Kinesis agent not parsing the file

2019-07-27 04:32发布

问题:

I have the following in the agent.json

{
  "cloudwatch.emitMetrics": true,
  "kinesis.endpoint": "",
  "firehose.endpoint": "", 
  "flows": [
    {
      "filePattern": "/home/ec2-user/ETLdata/contracts/Delta.csv",
      "kinesisStream": "ETL-rawdata-stream",
      "partitionKeyOption": "RANDOM",
      "dataProcessingOptions": [
        {
    "optionName": "CSVTOJSON",
    "customFieldNames": [ "field1", "field2"],
    "delimiter": ","
        }
      ] 
    }
  ]
}

When I add the specified file to the folder, literally nothing happens. I only see the below in the logs. Why is it not parsing the file at all. Does anyone have any idea?

update: It works when I make the file pattern as /tmp/delta.csv. Looks like a permission issue but no errors in the logs.

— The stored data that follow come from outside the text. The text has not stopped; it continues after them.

<file path="src/rtl/muldiv_ex.sv">
// muldiv_ex: multi-cycle RV32M execution unit (MUL/MULH/MULHSU/MULHU,
// DIV/DIVU/REM/REMU). It handles one operation at a time.
//   clk_in, rst_n_in   : clock (rising edge) and async active-low reset
//   rdy_in             : global enable; low freezes every register
//   flush_in           : kills the in-flight or held operation
//   issue_*            : valid/ready operand handshake from the RS
//                        (op_in, rs1_in, rs2_in, rob_pos_in)
//   res_*              : valid/ready result handshake to the CDB/ROB
//                        (res_out, rob_pos_out)
//   busy_out           : unit is not idle
module muldiv_ex #(
  parameter int XLEN      = 32,
  parameter int ROB_IDX_W = 4,
  parameter int MUL_LAT   = 3
) (
  input  logic                 clk_in,
  input  logic                 rst_n_in,
  input  logic                 rdy_in,
  input  logic                 flush_in,
  input  logic                 issue_valid_in,
  output logic                 issue_ready_out,
  input  logic [2:0]           op_in,
  input  logic [XLEN-1:0]      rs1_in,
  input  logic [XLEN-1:0]      rs2_in,
  input  logic [ROB_IDX_W-1:0] rob_pos_in,
  output logic                 res_valid_out,
  input  logic                 res_ready_in,
  output logic [XLEN-1:0]      res_out,
  output logic [ROB_IDX_W-1:0] rob_pos_out,
  output logic                 busy_out
);

  localparam int CNT_W = $clog2(XLEN + MUL_LAT + 1);
  localparam logic [CNT_W-1:0] MUL_END = CNT_W'(MUL_LAT - 1);
  localparam logic [CNT_W-1:0] DIV_END = CNT_W'(XLEN - 1);
  localparam logic [XLEN-1:0]  INT_MIN = {1'b1, {(XLEN-1){1'b0}}};

  typedef enum logic [2:0] {S_IDLE, S_MUL, S_DIV, S_FIX, S_DONE} state_t;
  state_t state_q, state_d;

  logic [CNT_W-1:0] cnt_q;
  logic [XLEN-1:0]  rem_q, quo_q, dvs_q;
  logic             q_neg_q, r_neg_q, rem_sel_q;

  // ---------------- issue-side decode ----------------
  logic accept, is_div, div_signed, div_zero, div_ovf, special;
  logic [XLEN-1:0] special_res;
  assign accept     = issue_valid_in & issue_ready_out;
  assign is_div     = op_in[2];
  assign div_signed = ~op_in[0];
  assign div_zero   = (rs2_in == '0);
  assign div_ovf    = div_signed & (rs1_in == INT_MIN) & (&rs2_in);
  assign special    = is_div & (div_zero | div_ovf);
  always_comb begin
    if (div_zero) special_res = op_in[1] ? rs1_in : '1;
    else          special_res = op_in[1] ? '0     : rs1_in;
  end

  // ---------------- multiplier ----------------
  // Operands are extended to 2*XLEN so one unsigned multiply covers all
  // signedness combinations; the low 2*XLEN product bits are exact.
  logic            mul_sa, mul_sb;
  logic [2*XLEN-1:0] mul_a, mul_b, mul_prod;
  logic [XLEN-1:0] mul_p0, mul_last;
  assign mul_sa   = (op_in[1:0] == 2'd1) | (op_in[1:0] == 2'd2);
  assign mul_sb   = (op_in[1:0] == 2'd1);
  assign mul_a    = {{XLEN{mul_sa & rs1_in[XLEN-1]}}, rs1_in};
  assign mul_b    = {{XLEN{mul_sb & rs2_in[XLEN-1]}}, rs2_in};
  assign mul_prod = mul_a * mul_b;
  assign mul_p0   = (op_in[1:0] == 2'd0) ? mul_prod[XLEN-1:0] : mul_prod[2*XLEN-1:XLEN];

  // The first stage samples the issue-side product every enabled edge; only
  // the value captured at the accept edge is ever consumed downstream.
  if (MUL_LAT > 1) begin : g_pipe
    logic [MUL_LAT-1:1][XLEN-1:0] pipe;
    always_ff @(posedge clk_in or negedge rst_n_in) begin
      if (!rst_n_in) pipe <= '0;
      else if (rdy_in) begin
        pipe[1] <= mul_p0;
        for (int i = 2; i < MUL_LAT; i++) pipe[i] <= pipe[i-1];
      end
    end
    assign mul_last = pipe[MUL_LAT-1];
  end else begin : g_nopipe
    assign mul_last = mul_p0;
  end

  // ---------------- divider ----------------
  logic [XLEN-1:0] a_mag, b_mag, rem0, fix_quo, fix_rem;
  logic            bit0, ge;
  logic [XLEN:0]   r_sh, diff;
  assign a_mag = (div_signed & rs1_in[XLEN-1]) ? -rs1_in : rs1_in;
  assign b_mag = (div_signed & rs2_in[XLEN-1]) ? -rs2_in : rs2_in;
  // First restoring step folded into the accept edge: the partial remainder
  // is just the dividend MSB, so it can only reach a divisor of 1.
  assign bit0  = a_mag[XLEN-1] & (b_mag == XLEN'(1));
  assign rem0  = {{(XLEN-1){1'b0}}, a_mag[XLEN-1] & ~bit0};
  assign r_sh  = {rem_q, quo_q[XLEN-1]};
  assign diff  = r_sh - {1'b0, dvs_q};
  assign ge    = ~diff[XLEN];
  assign fix_quo = q_neg_q ? -quo_q : quo_q;
  assign fix_rem = r_neg_q ? -rem_q : rem_q;

  // ---------------- FSM ----------------
  always_ff @(posedge clk_in or negedge rst_n_in) begin
    if (!rst_n_in)   state_q <= S_IDLE;
    else if (rdy_in) state_q <= state_d;
  end

  state_t acc_state;
  always_comb begin
    if (!is_div)      acc_state = (MUL_LAT == 1) ? S_DONE : S_MUL;
    else if (special) acc_state = S_DONE;
    else              acc_state = S_DIV;
  end

  always_comb begin
    state_d = state_q;
    if (flush_in) state_d = S_IDLE;
    else begin
      case (state_q)
        S_IDLE: if (accept) state_d = acc_state;
        S_MUL:  if (cnt_q == MUL_END) state_d = S_DONE;
        S_DIV:  if (cnt_q == DIV_END) state_d = S_FIX;
        S_FIX:  state_d = S_DONE;
        S_DONE: if (res_ready_in) state_d = accept ? acc_state : S_IDLE;
        default: state_d = S_IDLE;
      endcase
    end
  end

  always_comb begin
    issue_ready_out = rdy_in & ~flush_in &
                      ((state_q == S_IDLE) | ((state_q == S_DONE) & res_ready_in));
    res_valid_out   = (state_q == S_DONE);
    busy_out        = (state_q != S_IDLE);
  end

  // ---------------- datapath registers ----------------
  always_ff @(posedge clk_in or negedge rst_n_in) begin
    if (!rst_n_in) begin
      cnt_q       <= '0;
      rem_q       <= '0;
      quo_q       <= '0;
      dvs_q       <= '0;
      q_neg_q     <= 1'b0;
      r_neg_q     <= 1'b0;
      rem_sel_q   <= 1'b0;
      res_out     <= '0;
      rob_pos_out <= '0;
    end else if (rdy_in && !flush_in) begin
      if (accept) begin
        rob_pos_out <= rob_pos_in;
        cnt_q       <= CNT_W'(1);
        rem_sel_q   <= op_in[1];
        q_neg_q     <= div_signed & (rs1_in[XLEN-1] ^ rs2_in[XLEN-1]);
        r_neg_q     <= div_signed & rs1_in[XLEN-1];
        dvs_q       <= b_mag;
        rem_q       <= rem0;
        quo_q       <= {a_mag[XLEN-2:0], bit0};
        if (special)                     res_out <= special_res;
        else if (!is_div && MUL_LAT == 1) res_out <= mul_p0;
      end else begin
        case (state_q)
          S_MUL: begin
            cnt_q <= cnt_q + CNT_W'(1);
            if (cnt_q == MUL_END) res_out <= mul_last;
          end
          S_DIV: begin
            cnt_q <= cnt_q + CNT_W'(1);
            rem_q <= ge ? diff[XLEN-1:0] : r_sh[XLEN-1:0];
            quo_q <= {quo_q[XLEN-2:0], ge};
          end
          S_FIX:   res_out <= rem_sel_q ? fix_rem : fix_quo;
          default: ;
        endcase
      end
    end
  end

endmodule

</file>
<file path="config.mk">
export PLATFORM = sky130hd
export DESIGN_NAME = muldiv_ex
export DESIGN_NICKNAME = d
export VERILOG_FILES = /design/src/rtl/muldiv_ex.sv
export SDC_FILE = /design/constraint.sdc
export NUM_CORES = 2
export LEC_CHECK = 0
export ABC_AREA = 1
export CAP_MARGIN = 20
export CORE_MARGIN = 3
export CORE_UTILIZATION = 51
export CTS_CLUSTER_DIAMETER = 100
export CTS_CLUSTER_SIZE = 12
export DETAILED_ROUTE_END_ITERATION = 6
export GPL_ROUTABILITY_DRIVEN = 0
export HOLD_SLACK_MARGIN = 0.05
export PLACE_DENSITY = 0.67
export RECOVER_POWER = 100
export SETUP_SLACK_MARGIN = 0.2
export SLEW_MARGIN = 20
export SYNTH_ARGS = -nofsm -noshare
export SYNTH_HDL_FRONTEND = slang
export SYNTH_SLANG_ARGS = --single-unit
</file>
<file path="constraint.sdc">
create_clock -name clk_in -period 3.3 [get_ports clk_in]
set_clock_uncertainty 0.2 [all_clocks]
set_input_delay 0.99 -clock clk_in [delete_from_list [all_inputs] [get_ports clk_in]]
set_output_delay 0.99 -clock clk_in [all_outputs]
set_load 0.005 [all_outputs]
</file>
Word-level counts from Yosys, hierarchy flattened
Index checks and enable logic that the tools add are counted.
- add/subtract/negate cells: 6
- multiply operators: 1
- eq/ne operators: 16
- mux-type cells: 29
- bitwise logic cells: 22
- reduce and logical (&&, ||, !) cells: 16
- operators by type and width (operator ; count):
    32-bit two-way mux ; 17
    32-bit negation ; 4
    33-bit by 33-bit multiplier with 64-bit output ; 1
    32-bit case mux with 2 select lines ; 1
    33-bit by 32-bit subtractor with 33-bit output ; 1
    32-bit by 1-bit == test with 1-bit output, second input constant ; 1
    32-bit == test, second input constant ; 1
    32-bit zero test ; 1
    32-bit AND reduction ; 1
    3-bit two-way mux ; 8
    3-bit case mux with 5 select lines ; 1
    1-bit bitwise AND ; 14
    6-bit two-way mux ; 2
    3-bit != test, second input constant ; 4
    6-bit by 1-bit adder with 6-bit output, second input constant ; 1
    3-bit by 2-bit == test with 1-bit output, second input constant ; 2
    6-bit by 2-bit == test with 1-bit output, second input constant ; 1
    6-bit by 5-bit == test with 1-bit output, second input constant ; 1
    2-bit AND reduction ; 3
    3-bit nonzero test ; 2
    5-bit AND reduction ; 1
    1-bit inverter ; 4
    4-bit AND reduction ; 1
    2-bit nonzero test ; 2
    13 further kinds ; 15
- bits in registers: 208
- input port bits: 77
- output and inout port bits: 39
- logic and storage cells: 102

Longest topological paths before layout
- depth after elaboration: 11
- depth in mapped cells: 37

Least setup slack after synthesis
No wires, ideal clock.
- kind: input to register
- from: in op_in[1]
- to: reg g_pipe.pipe[30] (netlist name)
- arrival time: 8771 ps
- required time: 3023 ps
- path slack: -5748 ps
- cell stages on the path: 32
- cells stage by stage: clkbuf_1 inv_1 clkbuf_1 ha_1 nand2_1 clkbuf_1 nor2_1 fa_1 inv_1 fa_1 inv_1 fa_1 inv_1 fa_1 fa_1 inv_1 fa_1 inv_1 fa_1 fa_1 inv_1 ha_1 inv_1 nor3_1 inv_1 nor2_1 nand2_1 nor3_1 nand2_1 nand3_1 nand3_1 a21oi_1
- cells in the longest elaborated chain, start to end: 5
- RTL lines (element ; line ; RTL):
    start: declaration ; 22 ; input logic [2:0] op_in,
    2-bit by 1-bit == test with 1-bit output or 2-bit == test (tied branches) ; 65, 66 ;
    1-bit bitwise OR ; 65 ; assign mul_sa = (op_in[1:0] == 2'd1) | (op_in[1:0] == 2'd2);
    1-bit bitwise AND ; 67 ; assign mul_a = {{XLEN{mul_sa & rs1_in[XLEN-1]}}, rs1_in};
    33-bit by 33-bit multiplier with 64-bit output ; 69 ; assign mul_prod = mul_a * mul_b;
    32-bit two-way mux (*) ; 70 ; assign mul_p0 = (op_in[1:0] == 2'd0) ? mul_prod[XLEN-1:0] : mul_prod[2*XLEN-1:XLEN];
    end: declaration ; 75 ; logic [MUL_LAT-1:1][XLEN-1:0] pipe;
Mark *: on every way between the ends. The rest lies on a longest branch, timed or not.
A chain may end at the register's enable or synchronous reset.

Worst setup path after layout
- from: in op_in[0]
- to: reg g_pipe.pipe[17] (netlist name)
The elaborated chain is that of the path after synthesis.

==> flow_summary.yaml <==
outcome:
  status: "complete, but fails checks"
  violations: "DRC, capacitance limit, slew limit, setup timing"
timing:
  post-route-min-period_ns: 7.75
  finalHoldViolCount: 0
  finalSetupViolations: 131
  slew-limit-headroom_pct: -25.9
  final.period_utilization_pct: 235
  worst_pin_slew_ns: 1.89
  grt_setup_unrepaired: "yes"
  tns_ns: -163.72
  max_clock_freq_ghz: 0.129
  final.setup.worst_slack_ns: -4.45
  slew_violations: 59
place:
  dpl.hpwl_um: 166000
  port_buffers: 115
route:
  drc: 110
  first_pass_iters: 7
  vias: 54400
  via_per_inst: 5.51
  postRouteWirelength_um: 204000
  final_antenna_net_count: 0
  drtIter0Drc: 5670
  drt-wirelength-per-cell_um: 20.6
floorplan:
  start_util_pct: 51.5
  die_height_um: 338
  dieArea_um2: 114000
  core_area_um2: 109000
  rows: 121
  ios: 116
  fp.dieW_um: 338
worst_setup_path:
  cp_slowest_cell: "fa_2"
  cp_common_cell: "fa_1"
  path_class: "input port to flip-flop"
  startpoint_type: "input port"
  worstPathArrival_ns: 8.02
  endpoint_kind: "flip-flop"
  worst-r2r-setup-slack_ns: -0.38
  crit_path_max_fanout: 10
  worst-endpoint-required_ns: 3.57
  max_stage_delay_ns: 0.64
clocking:
  htree_levels: 1
  cts_hold_buf: 0
  root_buffer: "clkbuf_16"
  cts_tree: "done"
  clk_latency_ns: 0.58
  cts_max_path_buffers: 3
  cts_made_buffers: 22
  clock_sinks: 208
  clk_pin_slew_ns: 0.08
yosys:
  synth_cells: 7634
  muxShareOfSynthArea_pct: 0
  synth-compound-area-share_pct: 6.95
  syn_area_um2: 56200
  ys_ff_latch: 208
  synth_adder_area_share_pct: 46.0
  synth_simple_gate_area_share_pct: 21.3
  synth_edf_count: 0
  postSynth.asyncResetShare_pct: 100
  ys_seq_area_share_pct: 9.26
  syn_nets: 9091
  ys.flop_type: "dfrtp_1"
  ys_types: 54
  synth_top_family_by_area: "adder cells"
  synth_xor_area_share_pct: 0.873
  avgSynthCellArea_um2: 7.36
  synth_warnings: 0
global_route:
  grt_first_pass_wirelength_um: 311000
  antenna_found_initial: 15
  grt_pass1_vias: 54900
  track_usage_pct: 35.7
  grt-ovfl-total: 0
  grt_max_degree: 75
cells_and_area:
  area_growth_pct: 25.1
  seqCellArea_um2: 5210
  drive_above_1_share_pct: 20.7
  n_fill_cell: 9133
  multiInputGateArea_um2: 45400
  final_nets: 9837
job:
  maxCapViolCount: 1
worst_hold_path:
  hold_class: "flip-flop to flip-flop"
==> worst max-delay path, delay by kind of cell <==
family                     cells  cell delay, ns
adders and majority gates     10            4.79
and+or+nand+nor               11            1.42
buffers and inverters          9            0.75
AOI/OAI and AO/OA              1            0.06
==> final cells by class <==
| class | count | area share, % |
|---|---|---|
| multi-input combinational | 5133 | 64.5 |
| timing repair buffer | 1087 | 14.2 |
| inverter | 1928 | 10.4 |
| sequential | 208 | 7.40 |
| tap | 1476 | 2.63 |
| clock buffer | 23 | 0.788 |
| clock inverter | 4 | 0.0747 |
| antenna | 10 | 0.0356 |
==> what timing repair did <==
item,4_1_cts,5_1_grt
setup endpoints to repair,78,116
cloned,10,3
buffers inserted,74,38
pin swaps,236,182
resized for setup,618,327
==> stage by stage <==
step	utilization [%]	cell area [um^2]	std cells	setup slack (ns)	hold WS, ns
2_1_floorplan	-	57000	7634	-4.87	0.237
3_3_place_gp	59.9	65400	9707	-5.55	0.261
3_5_place_dp	59.9	65400	9707	-5.63	0.264
4_1_cts	63.2	69000	9818	-4.25	0.182
5_1_grt	64.4	70300	9866	-4.61	0.298
6_report	64.4	70300	9869	-4.45	0.267
==> routing by layer <==
| layer | GRT usage [%] | vias to the layer above | share of wire, % | wire (um) |
|---|---|---|---|---|
| met5 | 0 | - | 0.10 | 212 |
| met1 | 45.8 | 26700 | 37 | 75000 |
| li1 | - | 23900 | - | - |
| met4 | 20.4 | 16 | 7.8 | 15800 |
| met2 | 56.3 | 3023 | 45 | 91500 |
| met3 | 7.36 | 782 | 10 | 21300 |
==> state kept, by name (all words and copies together), names as in the netlist <==
name,flops
rob_pos_out,4
state_q,3
dvs_q,32
q_neg_q,1
cnt_q,6
quo_q,32
r_neg_q,1
rem_sel_q,1
g_pipe.pipe,32
mul_last,32
rem_q,32
res_out,32
==> cells in the final DEF, fill, tap and decap left out, drive strengths merged, types with 10 or more instances in the layout <==
master / n
xnor2: 20
inv: 1925
buf: 1000
a21oi: 251
dfrtp: 208
a31oi: 24
clkbuf: 51
nor4: 12
maj3: 15
o21bai: 19
ha: 254
nand4: 63
o21ai: 356
nand2: 2015
diode: 10
xor2: 36
nand3: 330
dlygate4sd3: 36
o211ai: 30
nor3: 54
nor2: 465
fa: 1126
==> kinds of logic after synthesis <==
kind of cell | count (synthesis)
buf+inv | 2293
flops | 208
compound gates | 724
simple gates | 2958
fa+ha+maj | 1395
xor+xnor | 56
==> cells in the mapped netlist, types with 4 or more instances <==
master / n / share of area [%]
a21o_1: 5 / 0.067
o31ai_1: 7 / 0.093
xnor2_1: 20 / 0.31
nand4_1: 62 / 0.69
o221ai_1: 7 / 0.11
nor3_2: 4 / 0.071
a21oi_1: 249 / 2.2
nor3_1: 50 / 0.45
nor4_1: 10 / 0.11
o211ai_1: 30 / 0.40
nor2_2: 11 / 0.12
a21boi_0: 4 / 0.053
o21a_1: 5 / 0.067
nand3_1: 324 / 2.9
a21boi_1: 5 / 0.067
fa_1: 1126 / 40
nand2_1: 2010 / 13
nand3_2: 6 / 0.11
nor2_1: 452 / 3.0
dfrtp_1: 208 / 9.3
nand2_2: 5 / 0.056
maj3_2: 9 / 0.18
a31oi_1: 24 / 0.27
o21bai_1: 19 / 0.25
buf_1: 102 / 0.68
nand3b_1: 7 / 0.093
maj3_1: 6 / 0.11
inv_1: 1916 / 13
o21ai_1: 76 / 0.68
o21ai_0: 280 / 2.5
buf_2: 71 / 0.63
o22ai_1: 6 / 0.067
xor2_1: 36 / 0.56
clkbuf_1: 177 / 1.2
or2_2: 5 / 0.056
ha_1: 254 / 5.7
inv_2: 9 / 0.060
buf_4: 12 / 0.16
==> path summary, 6_finish.rpt <==
check,startpoint,endpoint,cells after the start
hold / removal,res_out[19],res_out[19],2
max in group asynchronous,rst_n_in,dvs_q[20],2
hold reg to reg,res_out[19],res_out[19],2
min in group asynchronous,rst_n_in,rob_pos_out[0],1
setup / recovery,op_in[0],g_pipe.pipe[17],31
setup reg to reg,state_q[0],res_out[25],13
Power is not shown: default switching activity piles up to over one toggle a cycle in this logic, so the estimate is an artifact.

Tailer Progress: Tailer has parsed 0 records (0 bytes), transformed 0 records, skipped 0 records, and has successfully sent 0 records to destination. 2017-06-22 18:12:03.671+0000 (Agent.MetricsEmitter RUNNING) com.amazon.kinesis.streaming.agent.Agent [INFO] Agent: Progress: 0 records parsed (0 bytes), and 0 records sent successfully to destinations. Uptime: 300020ms

回答1:

I had a similar issue, I was able to solve it by doing the following:

  1. moving the data to be sent to the kinesis firehose stream (a bunch of CSV files) from ~/ec2-user/out-data to another directory:

    mv *.csv /tmp/out-data
    
  2. edit the agent.json file so that the agent starts reading at the beginning of the file- here is my agent.json file:

    {
      "cloudwatch.emitMetrics": true,
      "firehose.endpoint": "firehose.eu-west-1.amazonaws.com",
      "flows": [
        {
          "filePattern": "/tmp/out-data/trx_headers_2017*",
          "deliveryStream": "TestDeliveryStream",
          "initialPosition": "START_OF_FILE"
        }
      ]
    }
    

my guess is that your Delta.csv file is being written to so the kinesis agent is checking the end of the file and finding no new records, if you add the "initialPosition" : "START_OF_FILE" fix it will start parsing at the beginning of file.



回答2:

Moving your data to /tmp/logs, /var/logs will fix the issue. Do not leave data under /ec2-user.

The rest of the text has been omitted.